Limitations of the Pivot/Unpivot operators Even though the pivot operator has several benefits and is very useful, it suffers from some limitations which we are listing below: Value of pivoting columns can be defined by only IN expression. Also all the values should be known at the time of development of the query. So it is very much static. If column values are not known then we need to resort back to stored procedure approach where we have to build it dynamically. That means, that one will need to write up a stored procedure that takes in a query, the rowcolumn list and dynamically do the pivoting. It can become a performance issue and not only that, one will be exposing their code to SQL injection issues if one does that (though there are ways to mitigate that we will cover dynamic pivoting in a future whitepaper). Now let use convert row data into column data. Make sure that PRODUCT table is created and populated with data. Traditional SQL to convert row data into column data is as under using UNION ALL operator. This will work in both SS2K and SS2K5. As we mentioned earlier, we need to make sure that data type of all column should match. SELECT PRODUCT_ID, 'STYLE' AS ATTRIBUTE, STYLE AS ATTRIBUTE_VALUE FROM DBO.PRODUCT WHERE PRODUCT_ID IN (1,2) UNION ALL SELECT PRODUCT_ID, 'COLOR', COLOR FROM DBO.PRODUCT WHERE PRODUCT_ID IN (1,2) UNION ALL SELECT PRODUCT_ID, 'FLAMMABLE', FLAMMABLE FROM DBO.PRODUCT WHERE PRODUCT_ID IN (1,2) Result set is shown as under. PRODUCT_ID ATTRIBUTE ATTRIBUTE_VALUE 1 COLOR BLUE 1 FLAMMABLE Y 1 STYLE REGULAR 2 COLOR SILVER 2 FLAMMABLE N 2 STYLE GOTHIC Let us try to run query using UNPIVOT operator. SELECT Product_ID, Attribute, Attribute_Value FROM (SELECT PRODUCT_ID, STYLE, COLOR, FLAMMABLE FROM DBO.PRODUCT) P UNPIVOT ( ATTRIBUTE_VALUE FOR ATTRIBUTE IN ([STYLE],[COLOR],[FLAMMABLE]) ) as up Upon execution, query will return following runtime error.

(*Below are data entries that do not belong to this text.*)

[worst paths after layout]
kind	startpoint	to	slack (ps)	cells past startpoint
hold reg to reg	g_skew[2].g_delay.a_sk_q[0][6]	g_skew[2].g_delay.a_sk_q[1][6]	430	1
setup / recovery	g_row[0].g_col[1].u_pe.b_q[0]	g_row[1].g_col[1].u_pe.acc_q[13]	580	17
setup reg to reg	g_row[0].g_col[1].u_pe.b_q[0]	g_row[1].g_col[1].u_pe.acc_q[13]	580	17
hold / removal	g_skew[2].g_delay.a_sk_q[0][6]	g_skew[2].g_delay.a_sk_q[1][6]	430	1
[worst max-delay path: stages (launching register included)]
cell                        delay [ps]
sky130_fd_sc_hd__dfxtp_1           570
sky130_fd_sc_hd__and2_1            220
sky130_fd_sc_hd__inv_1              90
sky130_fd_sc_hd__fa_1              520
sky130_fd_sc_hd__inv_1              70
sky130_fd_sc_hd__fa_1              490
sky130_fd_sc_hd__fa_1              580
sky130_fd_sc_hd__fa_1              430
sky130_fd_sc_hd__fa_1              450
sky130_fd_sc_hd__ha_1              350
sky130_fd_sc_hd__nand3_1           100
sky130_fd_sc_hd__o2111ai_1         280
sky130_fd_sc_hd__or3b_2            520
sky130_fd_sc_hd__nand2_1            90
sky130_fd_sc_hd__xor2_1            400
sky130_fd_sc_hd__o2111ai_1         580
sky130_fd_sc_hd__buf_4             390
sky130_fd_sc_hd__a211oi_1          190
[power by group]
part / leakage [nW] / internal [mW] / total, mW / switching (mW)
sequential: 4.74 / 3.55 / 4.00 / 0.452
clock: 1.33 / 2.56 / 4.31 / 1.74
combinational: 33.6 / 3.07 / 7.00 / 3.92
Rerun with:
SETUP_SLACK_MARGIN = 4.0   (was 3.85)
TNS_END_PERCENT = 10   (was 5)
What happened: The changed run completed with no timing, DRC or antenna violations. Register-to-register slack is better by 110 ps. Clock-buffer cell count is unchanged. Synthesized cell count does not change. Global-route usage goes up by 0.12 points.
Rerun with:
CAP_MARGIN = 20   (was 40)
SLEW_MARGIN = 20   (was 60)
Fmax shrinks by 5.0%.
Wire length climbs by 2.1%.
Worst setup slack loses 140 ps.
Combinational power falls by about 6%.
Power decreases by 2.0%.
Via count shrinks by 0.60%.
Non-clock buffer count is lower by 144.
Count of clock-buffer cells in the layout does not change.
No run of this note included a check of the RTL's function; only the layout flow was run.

Msg 8167, Level 16, State 1, Line 1 The type of column "FLAMMABLE" conflicts with the type of other columns specified in the UNPIVOT list. Now change the query as shown and re-run it. This time it will display correct results. SELECT Product_ID, Attribute, Attribute_Value FROM (SELECT PRODUCT_ID, STYLE, COLOR, CAST(FLAMMABLE AS VARCHAR(10)) as FLAMMABLE FROM dbo.product) P UNPIVOT ( ATTRIBUTE_VALUE FOR ATTRIBUTE IN ([STYLE],[COLOR],[FLAMMABLE]) ) as up Difference between two is marked in blue. In case of UNPIVOT relational operator, all the column should exactly be the same. i.e data type and length must match. Data Type and length of all the columns involved in UNPIVOT should match with the column having maximum length. This is true in case of data type bigint and int as well. Another major difference is, UNPIVOT does not return NULL data from the pivoted data while query using UNION ALL will return null data unless it is excluded using IS NOT NULL condition. Summary In this paper, we have explained how we can perform pivoting and unpivoting in Oracle and SQLServer. There are various ways of doing pivoting from which we have shown only 1 way of doing static pivoting for Oracle and DB2 LUW. For SQL Server, we have shown two different approaches: one using the traditional CASE/ GROUP BY syntax and another one using PIVOT/UNPIVOT relational operator introduced in SQLServer 2005. We hope that this will help you in your routine day to day work.